November 9, 2009
About a month ago, Evander Holyfield shook hands with Mike Tyson on Oprah. It turns out they’d known each other a long time, even before Tyson bit his ear off. They had crossed paths as teenagers, when both were rising fighters, and Tyson revealed that he had always admired Evander Holyfield. Tyson got choked up. He put out his hand and said, “It’s been a pleasure to be acquainted with you all these years,” or something just as peculiar and Tysonesque.

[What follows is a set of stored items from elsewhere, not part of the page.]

## src/dmac_defines.svh

```systemverilog
// dma controller sizing and host register map

`ifndef DMAC_DEFINES_SVH
`define DMAC_DEFINES_SVH

// longword fifo between peripheral and bus master
`define DMAC_FIFO_DEPTH 8
`define DMAC_FIFO_AW    3

// remaining word count
`define DMAC_CNT_W      16

// host register offsets, 2-bit register address
`define DMAC_REG_CTRL   2'd0
`define DMAC_REG_ADDR   2'd1
`define DMAC_REG_CNT    2'd2
`define DMAC_REG_STAT   2'd3

// status register bits
`define DMAC_STAT_DONE  0
`define DMAC_STAT_OVF   1
`define DMAC_STAT_BUSY  2

`endif
```

## src/dmac_pkg.sv

```systemverilog
// dma controller shared types for data words, bus state and bus signal bundles
`include "dmac_defines.svh"

package dmac_pkg;

    typedef logic [31:0] word_t;
    typedef logic [31:0] addr_t;
    typedef logic [`DMAC_CNT_W-1:0] cnt_t;

    // one bit wider than the pointer so that full and empty differ
    typedef logic [`DMAC_FIFO_AW:0] fifo_lvl_t;

    typedef enum logic [2:0] {
        IDLE,
        ARB,
        ADDR,
        DATA,
        LOW_HALF,
        ADVANCE,
        RELEASE
    } bus_state_e;

    // dir set means memory to peripheral
    typedef struct packed {
        logic enable;
        logic dir;
        logic irq_en;
    } dmac_ctrl_t;

    // rw high is a read; size1 marks the low half cycle of a 16-bit port
    typedef struct packed {
        logic  as;
        logic  ds;
        logic  rw;
        logic  size1;
        addr_t addr;
        word_t wdata;
    } cpu_bus_t;

endpackage

```

## src/dmac_top.sv

```systemverilog
// dma controller top level joining host registers, longword fifo and bus master
`timescale 1ns/1ps

module dmac_top (
    input  logic                BCLK,
    input  logic                CCRESET_,
    input  logic                reg_wr,
    input  logic [1:0]          reg_addr,
    input  dmac_pkg::word_t     reg_wdata,
    output dmac_pkg::word_t     reg_rdata,
    input  logic                periph_push,
    input  dmac_pkg::word_t     periph_wdata,
    input  logic                periph_pop,
    output dmac_pkg::word_t     periph_rdata,
    output logic                periph_avail,
    output logic                bus_req,
    output logic                bgack,
    output dmac_pkg::cpu_bus_t  bus_out,
    input  logic                bus_grant,
    input  logic [1:0]          dsack,
    input  logic                sterm,
    input  dmac_pkg::word_t     bus_rdata,
    output logic                irq
);

    dmac_pkg::dmac_ctrl_t ctrl;
    dmac_pkg::addr_t      start_addr;
    dmac_pkg::cnt_t       start_cnt;
    logic                 load;
    dmac_pkg::addr_t      cur_addr;
    dmac_pkg::cnt_t       cur_cnt;
    logic                 busy;
    logic                 done_pulse;
    logic                 overflow_pulse;
    logic                 sm_fifo_rd;
    logic                 sm_fifo_wr;
    dmac_pkg::word_t      sm_fifo_wdata;
    dmac_pkg::fifo_lvl_t  fifo_level;
    dmac_pkg::word_t      fifo_head;
    logic                 fifo_wr;
    logic                 fifo_rd;
    dmac_pkg::word_t      fifo_wdata;

    // peripheral fills the fifo when dir is 0, bus master fills it when dir is 1
    assign fifo_wr    = ctrl.dir ? sm_fifo_wr : periph_push;
    assign fifo_wdata = ctrl.dir ? sm_fifo_wdata : periph_wdata;
    assign fifo_rd    = ctrl.dir ? periph_pop : sm_fifo_rd;

    assign periph_rdata = fifo_head;
    assign periph_avail = (fifo_level != '0);

    dmac_regs u_regs (
        .BCLK           (BCLK),
        .CCRESET_       (CCRESET_),
        .reg_wr         (reg_wr),
        .reg_addr       (reg_addr),
        .reg_wdata      (reg_wdata),
        .cur_addr       (cur_addr),
        .cur_cnt        (cur_cnt),
        .busy           (busy),
        .done_pulse     (done_pulse),
        .overflow_pulse (overflow_pulse),
        .reg_rdata      (reg_rdata),
        .ctrl           (ctrl),
        .start_addr     (start_addr),
        .start_cnt      (start_cnt),
        .load           (load),
        .irq            (irq)
    );

    dmac_fifo u_fifo (
        .BCLK           (BCLK),
        .CCRESET_       (CCRESET_),
        .wr             (fifo_wr),
        .wdata          (fifo_wdata),
        .rd             (fifo_rd),
        .rdata          (fifo_head),
        .level          (fifo_level),
        .overflow_pulse (overflow_pulse)
    );

    cpu_bus_sm u_bus_sm (
        .BCLK       (BCLK),
        .CCRESET_   (CCRESET_),
        .ctrl       (ctrl),
        .start_addr (start_addr),
        .start_cnt  (start_cnt),
        .load       (load),
        .bus_grant  (bus_grant),
        .dsack      (dsack),
        .sterm      (sterm),
        .bus_rdata  (bus_rdata),
        .fifo_level (fifo_level),
        .fifo_head  (fifo_head),
        .bus_req    (bus_req),
        .bgack      (bgack),
        .bus_out    (bus_out),
        .cur_addr   (cur_addr),
        .cur_cnt    (cur_cnt),
        .busy       (busy),
        .done_pulse (done_pulse),
        .fifo_rd    (sm_fifo_rd),
        .fifo_wr    (sm_fifo_wr),
        .fifo_wdata (sm_fifo_wdata)
    );

endmodule

```

## src/cpu_bus_sm.sv

```systemverilog
// bus master that arbitrates, runs 32-bit and 16-bit port cycles and advances address and count
`timescale 1ns/1ps
`include "dmac_defines.svh"

module cpu_bus_sm (
    input  logic                 BCLK,
    input  logic                 CCRESET_,
    input  dmac_pkg::dmac_ctrl_t ctrl,
    input  dmac_pkg::addr_t      start_addr,
    input  dmac_pkg::cnt_t       start_cnt,
    input  logic                 load,
    input  logic                 bus_grant,
    input  logic [1:0]           dsack,
    input  logic                 sterm,
    input  dmac_pkg::word_t      bus_rdata,
    input  dmac_pkg::fifo_lvl_t  fifo_level,
    input  dmac_pkg::word_t      fifo_head,
    output logic                 bus_req,
    output logic                 bgack,
    output dmac_pkg::cpu_bus_t   bus_out,
    output dmac_pkg::addr_t      cur_addr,
    output dmac_pkg::cnt_t       cur_cnt,
    output logic                 busy,
    output logic                 done_pulse,
    output logic                 fifo_rd,
    output logic                 fifo_wr,
    output dmac_pkg::word_t      fifo_wdata
);

    localparam dmac_pkg::fifo_lvl_t LVL_FULL = `DMAC_FIFO_DEPTH;

    dmac_pkg::bus_state_e state;
    dmac_pkg::bus_state_e state_nxt;
    logic                 grant_q;
    logic [1:0]           dsack_q;
    logic                 sterm_q;
    dmac_pkg::word_t      rdata_q;
    dmac_pkg::word_t      data_q;
    logic                 low_half;
    logic                 strobe_on;
    logic                 term;
    logic                 port16;
    logic                 work_now;
    logic                 work_next;
    logic                 more;

    assign strobe_on = (state == dmac_pkg::ADDR) || (state == dmac_pkg::DATA);

    assign term   = sterm_q || (dsack_q != 2'b00);
    assign port16 = !sterm_q && (dsack_q == 2'b10);

    // room or data for one more word; next looks past the word moved in this ADVANCE
    assign work_now  = ctrl.dir ? (fifo_level < LVL_FULL) : (fifo_level != '0);
    assign work_next = ctrl.dir ? (fifo_level < LVL_FULL - 1'b1)
                                : (fifo_level > dmac_pkg::fifo_lvl_t'(1));
    assign more = (cur_cnt != dmac_pkg::cnt_t'(1)) && ctrl.enable && work_next;

    always_comb begin
        state_nxt = state;
        case (state)
            dmac_pkg::IDLE: begin
                if (load && (start_cnt != '0)) begin
                    state_nxt = dmac_pkg::ARB;
                end
            end
            dmac_pkg::ARB: begin
                if (!ctrl.enable) begin
                    state_nxt = dmac_pkg::IDLE;
                end else if (grant_q && work_now) begin
                    state_nxt = dmac_pkg::ADDR;
                end
            end
            dmac_pkg::ADDR: state_nxt = dmac_pkg::DATA;
            dmac_pkg::DATA: begin
                if (term) begin
                    state_nxt = (port16 && !low_half) ? dmac_pkg::LOW_HALF : dmac_pkg::ADVANCE;
                end
            end
            dmac_pkg::LOW_HALF: state_nxt = dmac_pkg::ADDR;
            dmac_pkg::ADVANCE:  state_nxt = more ? dmac_pkg::ADDR : dmac_pkg::RELEASE;
            dmac_pkg::RELEASE: begin
                state_nxt = ((cur_cnt != '0) && ctrl.enable) ? dmac_pkg::ARB : dmac_pkg::IDLE;
            end
            default: state_nxt = dmac_pkg::IDLE;
        endcase
    end

    always_ff @(posedge BCLK or negedge CCRESET_) begin
        if (!CCRESET_) begin
            state      <= dmac_pkg::IDLE;
            grant_q    <= 1'b0;
            dsack_q    <= 2'b00;
            sterm_q    <= 1'b0;
            low_half   <= 1'b0;
            cur_addr   <= '0;
            cur_cnt    <= '0;
            done_pulse <= 1'b0;
        end else begin
            state   <= state_nxt;
            grant_q <= bus_grant;
            // termination is only taken while the strobes are out, stale acks are dropped
            dsack_q <= strobe_on ? dsack : 2'b00;
            sterm_q <= strobe_on && sterm;
            done_pulse <= 1'b0;
            if ((state == dmac_pkg::IDLE) && load) begin
                cur_addr   <= start_addr;
                cur_cnt    <= start_cnt;
                done_pulse <= (start_cnt == '0);
            end
            if ((state == dmac_pkg::DATA) && term) begin
                low_half <= port16 && !low_half;
            end
            if (state == dmac_pkg::ADVANCE) begin
                cur_addr   <= cur_addr + 32'd4;
                cur_cnt    <= cur_cnt - 1'b1;
                done_pulse <= (cur_cnt == dmac_pkg::cnt_t'(1));
            end
        end
    end

    // read data, a 16-bit port answers on D31:16 for both halves
    always_ff @(posedge BCLK) begin
        rdata_q <= bus_rdata;
        if ((state == dmac_pkg::DATA) && term) begin
            if (low_half) begin
                data_q[15:0] <= port16 ? rdata_q[31:16] : rdata_q[15:0];
            end else if (port16) begin
                data_q[31:16] <= rdata_q[31:16];
            end else begin
                data_q <= rdata_q;
            end
        end
    end

    assign busy    = (state != dmac_pkg::IDLE);
    assign bus_req = (state == dmac_pkg::ARB) && ctrl.enable && work_now;
    assign bgack   = strobe_on || (state == dmac_pkg::LOW_HALF)
                     || (state == dmac_pkg::ADVANCE);

    assign fifo_rd    = (state == dmac_pkg::ADVANCE) && !ctrl.dir;
    assign fifo_wr    = (state == dmac_pkg::ADVANCE) && ctrl.dir;
    assign fifo_wdata = data_q;

    always_comb begin
        bus_out.as    = strobe_on;
        bus_out.ds    = (state == dmac_pkg::DATA);
        bus_out.rw    = ctrl.dir;
        bus_out.size1 = strobe_on && low_half;
        bus_out.addr  = low_half ? cur_addr + 32'd2 : cur_addr;
        // low word goes out on both halves so a 16-bit port finds it on D31:16
        bus_out.wdata = low_half ? {fifo_head[15:0], fifo_head[15:0]} : fifo_head;
    end

endmodule

```

## src/dmac_fifo.sv

```systemverilog
// longword fifo between the peripheral strobes and the bus master, flags dropped pushes
`timescale 1ns/1ps
`include "dmac_defines.svh"

module dmac_fifo (
    input  logic                BCLK,
    input  logic                CCRESET_,
    input  logic                wr,
    input  dmac_pkg::word_t     wdata,
    input  logic                rd,
    output dmac_pkg::word_t     rdata,
    output dmac_pkg::fifo_lvl_t level,
    output logic                overflow_pulse
);

    localparam dmac_pkg::fifo_lvl_t LVL_FULL = `DMAC_FIFO_DEPTH;

    dmac_pkg::word_t          mem [0:`DMAC_FIFO_DEPTH-1];
    logic [`DMAC_FIFO_AW-1:0] wptr;
    logic [`DMAC_FIFO_AW-1:0] rptr;
    logic                     full;
    logic                     empty;
    logic                     do_wr;
    logic                     do_rd;

    assign full  = (level == LVL_FULL);
    assign empty = (level == '0);

    // a read frees the slot in the same cycle, so a full fifo still takes a write
    assign do_rd = rd && !empty;
    assign do_wr = wr && (!full || do_rd);

    always_ff @(posedge BCLK) begin
        if (do_wr) begin
            mem[wptr] <= wdata;
        end
    end

    always_ff @(posedge BCLK or negedge CCRESET_) begin
        if (!CCRESET_) begin
            wptr           <= '0;
            rptr           <= '0;
            level          <= '0;
            overflow_pulse <= 1'b0;
        end else begin
            if (do_wr) begin
                wptr <= wptr + 1'b1;
            end
            if (do_rd) begin
                rptr <= rptr + 1'b1;
            end
            case ({do_wr, do_rd})
                2'b10:   level <= level + 1'b1;
                2'b01:   level <= level - 1'b1;
                default: level <= level;
            endcase
            overflow_pulse <= wr && !do_wr;
        end
    end

    // head of queue, valid while level is nonzero
    assign rdata = mem[rptr];

endmodule

```

## src/dmac_regs.sv

```systemverilog
// host register block with control, address, count and sticky status, drives the interrupt
`timescale 1ns/1ps
`include "dmac_defines.svh"

module dmac_regs (
    input  logic                 BCLK,
    input  logic                 CCRESET_,
    input  logic                 reg_wr,
    input  logic [1:0]           reg_addr,
    input  dmac_pkg::word_t      reg_wdata,
    input  dmac_pkg::addr_t      cur_addr,
    input  dmac_pkg::cnt_t       cur_cnt,
    input  logic                 busy,
    input  logic                 done_pulse,
    input  logic                 overflow_pulse,
    output dmac_pkg::word_t      reg_rdata,
    output dmac_pkg::dmac_ctrl_t ctrl,
    output dmac_pkg::addr_t      start_addr,
    output dmac_pkg::cnt_t       start_cnt,
    output logic                 load,
    output logic                 irq
);

    logic           wr_ctrl;
    logic           wr_addr;
    logic           wr_cnt;
    logic           wr_stat;
    logic           done_q;
    logic           ovf_q;
    dmac_pkg::cnt_t rd_cnt;

    assign wr_ctrl = reg_wr && (reg_addr == `DMAC_REG_CTRL);
    assign wr_addr = reg_wr && (reg_addr == `DMAC_REG_ADDR);
    assign wr_cnt  = reg_wr && (reg_addr == `DMAC_REG_CNT);
    assign wr_stat = reg_wr && (reg_addr == `DMAC_REG_STAT);

    always_ff @(posedge BCLK or negedge CCRESET_) begin
        if (!CCRESET_) begin
            ctrl       <= '0;
            start_addr <= '0;
            start_cnt  <= '0;
            load       <= 1'b0;
            done_q     <= 1'b0;
            ovf_q      <= 1'b0;
            irq        <= 1'b0;
        end else begin
            if (wr_ctrl) begin
                ctrl <= dmac_pkg::dmac_ctrl_t'(reg_wdata[2:0]);
            end
            // follow the bus master while it runs so the final position is kept afterwards
            if (busy) begin
                start_addr <= cur_addr;
                start_cnt  <= cur_cnt;
            end else begin
                if (wr_addr) begin
                    start_addr <= reg_wdata;
                end
                if (wr_cnt) begin
                    start_cnt <= reg_wdata[`DMAC_CNT_W-1:0];
                end
            end
            load <= wr_ctrl && reg_wdata[2];
            // a new event wins over a clear in the same cycle
            if (done_pulse) begin
                done_q <= 1'b1;
            end else if (wr_stat && reg_wdata[0]) begin
                done_q <= 1'b0;
            end
            if (overflow_pulse) begin
                ovf_q <= 1'b1;
            end else if (wr_stat && reg_wdata[0]) begin
                ovf_q <= 1'b0;
            end
            irq <= done_q && ctrl.irq_en;
        end
    end

    assign rd_cnt = busy ? cur_cnt : start_cnt;

    always_comb begin
        reg_rdata = '0;
        case (reg_addr)
            `DMAC_REG_CTRL: reg_rdata = dmac_pkg::word_t'(ctrl);
            `DMAC_REG_ADDR: reg_rdata = busy ? cur_addr : start_addr;
            `DMAC_REG_CNT:  reg_rdata = dmac_pkg::word_t'(rd_cnt);
            default: begin
                reg_rdata[`DMAC_STAT_DONE] = done_q;
                reg_rdata[`DMAC_STAT_OVF]  = ovf_q;
                reg_rdata[`DMAC_STAT_BUSY] = busy;
            end
        endcase
    end

endmodule

```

The moment stood out because it was clear that Holyfield is a Christian. He is magnanimous and robust. He appeared to get along with Tyson without making a display of forgiveness, something for which we can all give Holyfield credit. Watching Holyfield watch Tyson, I was stuck by the shininess, the nobility, one is afforded by being a Christian. I was reminded of Holyfield’s appearance on an episode of Judge Hatchett: he was there to guide an errant youth back to virtue, and he did so with untroubled charisma.
I suspect that Holyfield knows something about following The Path. He had to put on pounds in order to fight as a heavyweight, which is always dangerous. It requires fearlessness, and discipline beyond the discipline required even for unremarkable boxing. But Holyfield did it and thrived. He succeeded as a heavyweight, presumably with the same aplomb and faith that led him to Oprah’s studio.
What a contrast to witness Tyson beside him, round where Holyfield is square, eccentric in his speech while Holyfield is confident and platitudinous. The moment stood out because it was clear that Tyson is far, far too complicated to be a monotheist. It’s true he embraced Islam in prison, but he has since moved away from that orthodoxy. Perhaps he has moved away from all orthodoxy; perhaps that is the source of total aloneness one sees in Tyson. The man draws paradoxes to himself, congenitally, but he seems to be familiar with them now. He regards them with only a dim suspicion, the kind I might have for a cockroach in the attic that got too big.
I imagine these suspicions make it hard for to Tyson to accept a savior into his life. It requires submission. It requires belief in a messianic force that is supposed to have been on its way for thousands of years. I imagine such notions give Mike Tyson pause. Where is the higher law in his life? He is ineligible for the stillness that continues to make Evander Holyfield handsome and pacific. Mike Tyson is barred from having those things.
Nevertheless, the record shows: on Oprah that day with Holyfield, Tyson put his hand out first.